It will find any emails with attachments, marking them as read, and saving
the attachment to the 'attachments' directory for later processing.
Attachments are output named with the current date-time, and a semi-random
uid based on the file hash in order to prevent namespace collisions.
Attachments are expected to be CSV format, but can be in various field orders,
though a header row is required.
No file locking is used, however files are written to a temporary directory
first, flushed, and renamed upon completion, as renaming is an atomic operation
at an OS level.
Attachments will not be created if they have an identical hash to a
previously downloaded attachment. This is designed to prevent scenarios where
the same file has been accidentally sent multiple times. Note that this
identification is done based on file content, and the name of the file is
irrelevant.
Once an attachment is saved, we look up the mapping of fields in the attachment
for input, using a custom mapping based on the domain of the email address of
the sender.

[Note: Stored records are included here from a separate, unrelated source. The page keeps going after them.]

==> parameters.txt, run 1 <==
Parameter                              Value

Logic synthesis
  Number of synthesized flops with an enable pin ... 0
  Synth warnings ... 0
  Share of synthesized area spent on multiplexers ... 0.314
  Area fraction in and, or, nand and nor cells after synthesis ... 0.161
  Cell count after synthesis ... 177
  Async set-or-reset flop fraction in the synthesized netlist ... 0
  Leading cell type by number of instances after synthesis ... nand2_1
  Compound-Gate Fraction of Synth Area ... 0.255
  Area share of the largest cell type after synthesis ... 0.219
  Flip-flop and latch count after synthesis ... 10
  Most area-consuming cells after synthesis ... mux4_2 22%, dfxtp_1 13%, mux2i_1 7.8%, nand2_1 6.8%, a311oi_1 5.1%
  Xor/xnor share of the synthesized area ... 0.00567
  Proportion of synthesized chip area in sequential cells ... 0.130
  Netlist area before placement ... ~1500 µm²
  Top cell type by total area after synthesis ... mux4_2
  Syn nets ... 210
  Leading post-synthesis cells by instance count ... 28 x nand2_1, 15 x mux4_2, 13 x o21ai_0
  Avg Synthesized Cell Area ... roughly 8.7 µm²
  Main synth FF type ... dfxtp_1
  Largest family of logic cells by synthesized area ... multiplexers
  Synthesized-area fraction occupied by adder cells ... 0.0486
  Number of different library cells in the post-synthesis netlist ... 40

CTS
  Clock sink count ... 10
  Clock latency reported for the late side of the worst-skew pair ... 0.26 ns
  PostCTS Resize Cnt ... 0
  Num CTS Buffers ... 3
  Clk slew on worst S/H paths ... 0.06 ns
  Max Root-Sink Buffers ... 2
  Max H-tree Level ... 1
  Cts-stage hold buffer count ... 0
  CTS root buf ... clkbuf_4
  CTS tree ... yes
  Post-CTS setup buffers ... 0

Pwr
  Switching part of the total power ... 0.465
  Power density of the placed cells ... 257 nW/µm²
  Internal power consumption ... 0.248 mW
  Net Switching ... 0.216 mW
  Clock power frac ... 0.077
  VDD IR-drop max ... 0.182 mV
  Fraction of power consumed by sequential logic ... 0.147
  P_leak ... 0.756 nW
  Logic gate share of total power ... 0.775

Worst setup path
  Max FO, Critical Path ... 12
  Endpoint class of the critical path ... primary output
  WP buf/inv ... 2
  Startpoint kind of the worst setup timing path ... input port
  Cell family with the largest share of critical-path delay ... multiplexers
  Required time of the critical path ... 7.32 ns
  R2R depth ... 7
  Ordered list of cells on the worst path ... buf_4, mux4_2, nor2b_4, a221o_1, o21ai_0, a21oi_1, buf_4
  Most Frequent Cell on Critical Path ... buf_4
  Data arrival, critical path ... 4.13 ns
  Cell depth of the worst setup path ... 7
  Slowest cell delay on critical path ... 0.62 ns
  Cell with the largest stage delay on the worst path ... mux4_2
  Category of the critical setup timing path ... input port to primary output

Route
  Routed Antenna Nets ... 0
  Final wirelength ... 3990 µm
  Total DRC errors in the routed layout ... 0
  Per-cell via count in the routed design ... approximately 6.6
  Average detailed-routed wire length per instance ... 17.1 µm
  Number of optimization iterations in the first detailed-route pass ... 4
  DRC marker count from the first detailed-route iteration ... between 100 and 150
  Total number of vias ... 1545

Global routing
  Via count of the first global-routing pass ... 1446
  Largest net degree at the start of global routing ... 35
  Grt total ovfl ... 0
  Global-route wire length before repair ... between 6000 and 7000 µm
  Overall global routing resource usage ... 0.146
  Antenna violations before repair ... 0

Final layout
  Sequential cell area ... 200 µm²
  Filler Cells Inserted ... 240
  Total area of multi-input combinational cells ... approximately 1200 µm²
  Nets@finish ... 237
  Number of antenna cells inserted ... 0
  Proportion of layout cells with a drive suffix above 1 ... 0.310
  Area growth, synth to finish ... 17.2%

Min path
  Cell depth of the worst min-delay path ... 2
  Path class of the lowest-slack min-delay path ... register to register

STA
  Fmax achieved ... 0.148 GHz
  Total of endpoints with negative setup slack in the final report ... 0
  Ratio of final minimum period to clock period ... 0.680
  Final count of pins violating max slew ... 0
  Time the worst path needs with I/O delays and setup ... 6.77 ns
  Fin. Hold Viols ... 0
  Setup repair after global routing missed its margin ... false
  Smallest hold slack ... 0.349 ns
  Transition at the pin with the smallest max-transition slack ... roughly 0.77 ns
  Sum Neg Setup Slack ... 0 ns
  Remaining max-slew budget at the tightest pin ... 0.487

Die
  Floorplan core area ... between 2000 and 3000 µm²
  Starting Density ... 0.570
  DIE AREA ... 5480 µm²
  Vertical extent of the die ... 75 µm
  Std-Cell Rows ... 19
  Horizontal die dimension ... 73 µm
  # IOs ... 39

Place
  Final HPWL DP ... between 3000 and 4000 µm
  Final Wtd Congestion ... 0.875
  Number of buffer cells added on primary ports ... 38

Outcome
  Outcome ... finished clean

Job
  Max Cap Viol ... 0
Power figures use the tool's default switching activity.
==> src/rtl/cpu.sv <==
// 4-bit accumulator processor: switch data word, 16-entry ALU opcode set,
// condition flag Z shown on a single LED.
module cpu (
    input  logic       clock,
    input  logic       reset,
    input  logic       SW1,
    input  logic       SW2,
    input  logic       SW3,
    input  logic       SW4,
    input  logic [3:0] operation,
    input  logic       enable,
    output logic       out
);

    localparam int unsigned DW = 4;

    localparam logic [3:0] OP_NOP  = 4'h0;
    localparam logic [3:0] OP_LOAD = 4'h1;
    localparam logic [3:0] OP_AND  = 4'h2;
    localparam logic [3:0] OP_OR   = 4'h3;
    localparam logic [3:0] OP_XOR  = 4'h4;
    localparam logic [3:0] OP_NOT  = 4'h5;
    localparam logic [3:0] OP_ADD  = 4'h6;
    localparam logic [3:0] OP_SUB  = 4'h7;
    localparam logic [3:0] OP_INC  = 4'h8;
    localparam logic [3:0] OP_DEC  = 4'h9;
    localparam logic [3:0] OP_SHL  = 4'hA;
    localparam logic [3:0] OP_SHR  = 4'hB;
    localparam logic [3:0] OP_ROL  = 4'hC;
    localparam logic [3:0] OP_EQ   = 4'hD;
    localparam logic [3:0] OP_ADC  = 4'hE;
    localparam logic [3:0] OP_CLR  = 4'hF;

    logic [DW-1:0] d;
    logic [DW-1:0] acc;
    logic          c;
    logic [DW-1:0] acc_nxt;
    logic          c_nxt;
    logic          z_nxt;
    logic [DW:0]   sum;

    assign d = {SW4, SW3, SW2, SW1};

    // ALU decode: next accumulator, carry and zero flag for the current opcode
    always_comb begin
        acc_nxt = acc;
        c_nxt   = c;
        z_nxt   = out;
        sum     = '0;
        case (operation)
            OP_NOP: begin
            end
            OP_LOAD: acc_nxt = d;
            OP_AND:  acc_nxt = acc & d;
            OP_OR:   acc_nxt = acc | d;
            OP_XOR:  acc_nxt = acc ^ d;
            OP_NOT:  acc_nxt = ~acc;
            OP_ADD: begin
                sum     = (DW+1)'(acc) + (DW+1)'(d);
                acc_nxt = sum[DW-1:0];
                c_nxt   = sum[DW];
            end
            OP_SUB: begin
                acc_nxt = acc - d;
                c_nxt   = (acc < d);
            end
            OP_INC: begin
                sum     = (DW+1)'(acc) + (DW+1)'(1);
                acc_nxt = sum[DW-1:0];
                c_nxt   = sum[DW];
            end
            OP_DEC: begin
                acc_nxt = acc - DW'(1);
                c_nxt   = (acc == '0);
            end
            OP_SHL: begin
                acc_nxt = {acc[DW-2:0], 1'b0};
                c_nxt   = acc[DW-1];
            end
            OP_SHR: begin
                acc_nxt = {1'b0, acc[DW-1:1]};
                c_nxt   = acc[0];
            end
            OP_ROL:  acc_nxt = {acc[DW-2:0], acc[DW-1]};
            OP_EQ: begin
            end
            OP_ADC: begin
                sum     = (DW+1)'(acc) + (DW+1)'(d) + (DW+1)'(c);
                acc_nxt = sum[DW-1:0];
                c_nxt   = sum[DW];
            end
            OP_CLR: begin
                acc_nxt = '0;
                c_nxt   = 1'b0;
            end
            default: begin
            end
        endcase
        // Z follows the result except for NOP (hold), EQ (compare) and CLR (forced)
        if (operation == OP_EQ) begin
            z_nxt = (acc == d);
        end else if (operation == OP_CLR) begin
            z_nxt = 1'b1;
        end else if (operation != OP_NOP) begin
            z_nxt = (acc_nxt == '0);
        end
    end

    // State update: synchronous reset wins, enable gates every register
    always_ff @(posedge clock) begin
        if (reset) begin
            acc <= '0;
            c   <= 1'b0;
            out <= 1'b0;
        end else if (enable) begin
            acc <= acc_nxt;
            c   <= c_nxt;
            out <= z_nxt;
        end
    end

endmodule
`config.mk`:
```
export PLATFORM = sky130hd
export DESIGN_NAME = sensor_debouncer
export DESIGN_NICKNAME = d
export VERILOG_FILES = /design/src/rtl/irrigation_pkg.sv /design/src/rtl/debounce_ch.sv /design/src/rtl/sensor_debouncer.sv
export SDC_FILE = /design/constraint.sdc
export NUM_CORES = 1
export LEC_CHECK = 0
export BUFFER_PORTS_ARGS = -buffer_cell sky130_fd_sc_hd__buf_2
export CAP_MARGIN = 20
export CELL_PAD_IN_SITES_DETAIL_PLACEMENT = 0
export CELL_PAD_IN_SITES_GLOBAL_PLACEMENT = 1
export CORE_MARGIN = 5
export CORE_UTILIZATION = 45
export DETAILED_ROUTE_END_ITERATION = 12
export PLACE_DENSITY_LB_ADDON = 0.2
export RECOVER_POWER = 25
export SLEW_MARGIN = 5
export SYNTH_ARGS = -nofsm -noshare
export SYNTH_HDL_FRONTEND = slang
export SYNTH_HIERARCHICAL = 1
export SYNTH_SLANG_ARGS = --single-unit
```
`constraint.sdc`:
```
create_clock -name Clk -period 3.1 [get_ports Clk]
set_input_delay 0.93 -clock Clk [delete_from_list [all_inputs] [get_ports Clk]]
set_output_delay 0.93 -clock Clk [all_outputs]
set_load 0.1 [all_outputs]
```
`src/rtl/irrigation_pkg.sv`:
```
// Shared constants for the irrigation controller sensor front end.
// Channel index constants name the bit positions of the sensor bus; the
// defaults are the parameter values used when a block is instantiated bare.
package irrigation_pkg;

    localparam int unsigned CH_US   = 0;  // soil humidity
    localparam int unsigned CH_BS   = 1;  // level
    localparam int unsigned CH_VS   = 2;  // valve / flow
    localparam int unsigned CH_ADUB = 3;  // fertiliser request

    localparam int unsigned NCH_DEFAULT         = 4;
    localparam int unsigned DEB_COUNT_DEFAULT   = 8;
    localparam int unsigned FAULT_LIMIT_DEFAULT = 15;

endpackage

```
`src/rtl/debounce_ch.sv`:
```
// Single-channel sensor conditioner: 2-flop synchronizer, tick-gated debounce
// counter, debounced level and one-cycle rise/fall pulses.
// Optional chatter detection is compiled in with the DEB_FAULT_EN macro.
//
// Ports:
//   clk      - system clock
//   rst      - synchronous, active-high reset
//   tick     - sample enable for the debounce counter
//   raw      - asynchronous raw sensor level
//   stable   - debounced level
//   rise     - one-clk pulse when stable goes 0->1
//   fall     - one-clk pulse when stable goes 1->0
//   clrFault - clears fault and abort counter (DEB_FAULT_EN only)
//   fault    - sticky chatter flag (DEB_FAULT_EN only)
module debounce_ch
    import irrigation_pkg::*;
#(
    parameter int unsigned DEB_COUNT   = DEB_COUNT_DEFAULT,
    parameter int unsigned CW          = $clog2(DEB_COUNT)
`ifdef DEB_FAULT_EN
    ,
    parameter int unsigned FAULT_LIMIT = FAULT_LIMIT_DEFAULT
`endif
) (
    input  logic clk,
    input  logic rst,
    input  logic tick,
    input  logic raw,
    output logic stable,
    output logic rise,
    output logic fall
`ifdef DEB_FAULT_EN
    ,
    input  logic clrFault,
    output logic fault
`endif
);

    localparam logic [CW-1:0] CntMax = CW'(DEB_COUNT - 1);

    logic          s1Q, s2Q;
    logic          stableQ, stableD;
    logic [CW-1:0] cntQ, cntD;
    logic          riseQ, riseD;
    logic          fallQ, fallD;

    always_comb begin
        cntD    = cntQ;
        stableD = stableQ;
        riseD   = 1'b0;
        fallD   = 1'b0;
        if (tick) begin
            if (s2Q == stableQ) begin
                cntD = '0;
            end else if (cntQ == CntMax) begin
                stableD = s2Q;
                cntD    = '0;
                riseD   = s2Q;
                fallD   = ~s2Q;
            end else begin
                cntD = cntQ + 1'b1;
            end
        end
    end

    always_ff @(posedge clk) begin
        if (rst) begin
            s1Q     <= 1'b0;
            s2Q     <= 1'b0;
            stableQ <= 1'b0;
            cntQ    <= '0;
            riseQ   <= 1'b0;
            fallQ   <= 1'b0;
        end else begin
            // Synchronizer runs every clock, independent of tick.
            s1Q     <= raw;
            s2Q     <= s1Q;
            stableQ <= stableD;
            cntQ    <= cntD;
            riseQ   <= riseD;
            fallQ   <= fallD;
        end
    end

    assign stable = stableQ;
    assign rise   = riseQ;
    assign fall   = fallQ;

`ifdef DEB_FAULT_EN
    localparam int unsigned   AW       = $clog2(FAULT_LIMIT + 1);
    localparam logic [AW-1:0] AbortMax = AW'(FAULT_LIMIT);
    localparam logic [AW-1:0] AbortHit = AW'(FAULT_LIMIT - 1);

    logic          abortEv, acceptEv, hit;
    logic [AW-1:0] abortQ, abortD;
    logic          faultQ, faultD;

    // A bounce abort is a pending count thrown away because the input fell back.
    assign abortEv  = tick && (s2Q == stableQ) && (cntQ != '0);
    assign acceptEv = tick && (s2Q != stableQ) && (cntQ == CntMax);
    assign hit      = abortEv && (abortQ == AbortHit);

    always_comb begin
        abortD = abortQ;
        faultD = faultQ | hit;
        if (acceptEv) begin
            abortD = '0;
        end else if (abortEv && (abortQ != AbortMax)) begin
            abortD = abortQ + 1'b1;
        end
        // A limit hit on the same edge as a clear keeps the flag set.
        if (clrFault) begin
            faultD = hit;
            if (!hit) begin
                abortD = '0;
            end
        end
    end

    always_ff @(posedge clk) begin
        if (rst) begin
            abortQ <= '0;
            faultQ <= 1'b0;
        end else begin
            abortQ <= abortD;
            faultQ <= faultD;
        end
    end

    assign fault = faultQ;
`endif

endmodule

```
`src/rtl/sensor_debouncer.sv`:
```
// Conditions the raw field-sensor inputs (Us, Bs, Vs, Adub) for the irrigation
// control top: one debounce_ch per channel plus a combined change strobe.
// Optional per-channel chatter fault flags are compiled in with DEB_FAULT_EN.
//
// Ports:
//   Clk       - system clock
//   Rst       - synchronous, active-high reset
//   Tick      - sample enable from the clock divider (tie to 1 for every Clk)
//   Raw       - asynchronous raw sensor levels, bit order CH_US..CH_ADUB
//   Stable    - debounced levels
//   Rise      - one-Clk pulse per channel on a 0->1 acceptance
//   Fall      - one-Clk pulse per channel on a 1->0 acceptance
//   Changed   - OR of all Rise and Fall bits, same cycle
//   Clr_Fault - clears all Fault bits (DEB_FAULT_EN only)
//   Fault     - sticky chatter flag per channel (DEB_FAULT_EN only)
module sensor_debouncer
    import irrigation_pkg::*;
#(
    parameter int unsigned NCH         = NCH_DEFAULT,
    parameter int unsigned DEB_COUNT   = DEB_COUNT_DEFAULT,
    parameter int unsigned CW          = $clog2(DEB_COUNT)
`ifdef DEB_FAULT_EN
    ,
    parameter int unsigned FAULT_LIMIT = FAULT_LIMIT_DEFAULT
`endif
) (
    input  logic           Clk,
    input  logic           Rst,
    input  logic           Tick,
    input  logic [NCH-1:0] Raw,
    output logic [NCH-1:0] Stable,
    output logic [NCH-1:0] Rise,
    output logic [NCH-1:0] Fall,
    output logic           Changed
`ifdef DEB_FAULT_EN
    ,
    input  logic           Clr_Fault,
    output logic [NCH-1:0] Fault
`endif
);

    for (genvar i = 0; i < NCH; i++) begin : gCh
        debounce_ch #(
            .DEB_COUNT   (DEB_COUNT),
            .CW          (CW)
`ifdef DEB_FAULT_EN
            ,
            .FAULT_LIMIT (FAULT_LIMIT)
`endif
        ) uCh (
            .clk      (Clk),
            .rst      (Rst),
            .tick     (Tick),
            .raw      (Raw[i]),
            .stable   (Stable[i]),
            .rise     (Rise[i]),
            .fall     (Fall[i])
`ifdef DEB_FAULT_EN
            ,
            .clrFault (Clr_Fault),
            .fault    (Fault[i])
`endif
        );
    end

    // Built from the registered pulses, so it is aligned with them and free of
    // any extra combinational depth from the debounce logic.
    assign Changed = |{Rise, Fall};

endmodule

```
==> summary.md <==
| Metric | Value |
|---|---|
| Outcome | finished, violations left |
| Failing checks | max-capacitance violations, max-slew violations |
| Cell Count, Final, Fillers Out | 173 |
| Via density | 5.60 |
| R2R depth | 4 |
| WHS Path Cells | 1 |
| Cell Pwr Density | 477 nW/µm² |
| DRT antenna net count | 0 |
| Critical Path RT | 2.17 ns |
| Setup bufs post-CTS | 0 |
| Die area | 4070 µm² |
| GRT overflow | 0 |
| WL/cell | 12.8 µm |
| Final hold viol count | 0 |
| Vias in the first global route | 917 |
| Worst reg2reg path endpoint | gCh[0].uCh/cntQ[0] |
| Post-Route Utilization | 52.5% |
| H-tree depth | 2 |
| Initial Util | 47.2% |
| Worst min-delay path startpoint | gCh[3].uCh/s1Q |
| Final setup fails | 0 |
| Mapped Cells | 123 |
| Leakage | 0.579 nW |
| DIE WIDTH | 63.8 µm |
| Cell area after synthesis | 1300 µm² |
| Sw frac | 21.9% |
| Worst Tran Pin Value | 1.64 ns |
| Initial DRC count | 31 |
| Maximum VDD drop | 0.000355 V |
| PortBufs | 19 |
| Fmax | 414 MHz |
| Share of cells above drive strength 1 | 19.7% |
| Clock Skew | 0.00781 ns |
| Clock Sinks | 32 |
| Worst min path class | reg -> reg |
| Row cnt | 19 |
| Vias | 969 |
| Core Box Area | 2760 µm² |
| Worst flop-to-flop path startpoint | gCh[0].uCh/cntQ[0] |
| Yosys top cell area share | 49.2% |
| Top post-synthesis cells by area | dfxtp_1 (49%), ha_1 (7.7%), nor4b_1 (5.4%) |
| Hold_buf cts | 0 |
| Max Cap Viol | 1 |
| Worst hold path endpoint | gCh[3].uCh/s2Q |
| Area grow syn2layout | 11.2% |
| Yosys cell types | 17 |
| Sequential Power Share | 60.9% |
| Clock Tree Buf Depth | 2 |
| Clk_lat worst skew | 0.32 ns |
| Largest net degree at the start of global routing | 45 |
| CTS tree | yes |
| Setup TNS Final | 0 ns |
| Final period util | 77.9% |
| Initial DRT Pass Iterations | 4 |
| GRT Resource Usage Total | 12.4% |
| Root buf cell | clkbuf_4 |
| Setup CP Type | reg -> out |
| Fin nets | 156 |
| # IOs | 20 |
| Most frequent cells in the layout | dfxtp_1 (32), buf_2 (18), nand2_1 (13) |
| Sequential element share of the synthesized area | 49.2% |
| Period minus WS final | 2.42 ns |
| RD Place Congestion | 0.713 |
| Crit path max fanout | 2 |
| Final Total Pwr | 0.691 mW |
| Clock-pin slew of the registers on the worst-case setup and hold paths | 0.09 ns |
| Syn_area_per_cell | 10.6 µm² |
| DRT Wirelength | 2.22 mm |
| Syn nets | 138 |
| Pint | 0.539 mW |
| Inst Count DP | 165 |
| R2R Setup Slk | 1.60 ns |
| Relative slew slack | -9.51% |
| Synth warn | 6 |
| Slew Viols, Final | 45 |
| First-pass GRT wire length | 3.97 mm |
| Setup crit end kind | output pin |
| DRC violations left | 0 |
| Post-CTS resize count | 0 |
| Post-DP HPWL | 1.48 mm |
| Clock power share | 35.0% |
| Initial antenna violation count | 0 |
| Number of inserted diodes | 0 |
| Post-synth top area cell | dfxtp_1 |
| RSZ-0062 raised after global routing | false |
| Post-synthesis register bit count | 32 |
| CP Launch Type | flop |
| CTS buffer count | 5 |
| Logic pwr share | 4.1% |
| Crit path DAT | 1.49 ns |
| Die height | 63.8 µm |
| Switching power | 0.151 mW |
| Commonest non-fill, non-tap cell in the layout | dfxtp_1 |
==> sequential cells by signal (all words and copies together) (netlist names) <==
register / cells
gCh.uCh/rise: 4
gCh.uCh/cntQ: 12
gCh.uCh/s2Q: 4
gCh.uCh/s1Q: 4
gCh.uCh/fall: 4
gCh.uCh/stable: 4
==> synthesized netlist by cell type <==
cell type and number:
dfxtp_1 32, nand2_1 13, ha_1 8, nor2b_1 8, nor4b_1 8, o31ai_1 8
or3b_1 8, a21bo_2 4, a21oi_1 4, buf_4 4, clkbuf_1 4, inv_1 4
nand3_1 4, o32ai_1 4, or4b_1 4, xnor2_1 4, nor4_1 2
==> per-layer routing <==
layer / track usage [%] / vias to the layer above / wire, µm
met4: 7.79 / 0 / 20
met5: 0 / - / 0
met1: 15.1 / 455 / 1050
met2: 18.2 / 22 / 1030
met3: 4.90 / 2 / 122
li1: - / 490 / -
==> worst max path at each step <==
stage / end / slack [ns] / start / depth (start not counted)
4_1_cts: Changed / 0.67 / gCh[0].uCh/rise / 3
5_1_grt: Changed / 0.59 / gCh[0].uCh/rise / 3
3_3_place_gp: Changed / 1.05 / gCh[0].uCh/rise / 3
3_5_place_dp: gCh[0].uCh/cntQ[0] / 1.01 / Tick / 3
2_1_floorplan: Changed / 0.40 / gCh[1].uCh/rise / 2
6_report: Changed / 0.68 / gCh[1].uCh/rise / 3
==> through the flow <==
step                      area, µm²  setup slack (ns)  hold slack [ns]
after floorplan                1300             0.398            0.414
after global placement         1390              1.05            0.418
final                          1450             0.685            0.442
after global routing           1450             0.590            0.466
after detailed placement       1390              1.01            0.423
after CTS                      1450             0.666            0.445
==> worst max-delay path, cell delays in order, from the launching register on <==
cell     delay [ns]
dfxtp_1        0.32
nor4_1         0.45
nand2_1        0.09
buf_2          0.30
==> cell type report <==
| class | instances | area (µm²) |
|---|---|---|
| Clock buffer | 8 | 58.8 |
| Fill cell | 272 | 1310 |
| Inverter | 4 | 15.0 |
| Multi-Input combinational cell | 79 | 602 |
| Sequential cell | 32 | 641 |
| Tap cell | 31 | 38.8 |
| Timing Repair Buffer | 19 | 93.8 |
==> power by group through the flow <==
| stage | Sequential [mW] | Combinational (mW) | Clock [mW] |
|---|---|---|---|
| 2_1_floorplan | 0.429 | 0.0245 | 0 |
| 3_3_place_gp | 0.430 | 0.0280 | 0 |
| 3_5_place_dp | 0.430 | 0.0292 | 0 |
| 4_1_cts | 0.421 | 0.0291 | 0.256 |
| 5_1_grt | 0.422 | 0.0327 | 0.278 |
| 6_report | 0.421 | 0.0285 | 0.241 |
==> logic make-up (layout without fill, tap and decap cells) <==
logic type                 after synthesis  count (layout)  synth area share (%)
AOI/OAI and AO/OA                       20              20                  11.9
xor gates and xnor gates                 4               4                  2.69
adders and majority gates                8               8                  7.69
buffers and inverters                   12              31                  4.61
DFF                                     32              32                  49.2
and+or+nand+nor                         47              47                  23.9
(Power assumes the default switching activity.)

Different companies may use differing CSV formats, but we work on
the assumption that the XML will need to be the same and based on a well
defined DTD.
After mapping and conversion to XML, the file is validated against the DTD and
written to the xml directory for consumption by the target software.
Logging is fairly primitive and done to a log file in the same directory as
the script. This could be upgraded to syslog-style logging if required.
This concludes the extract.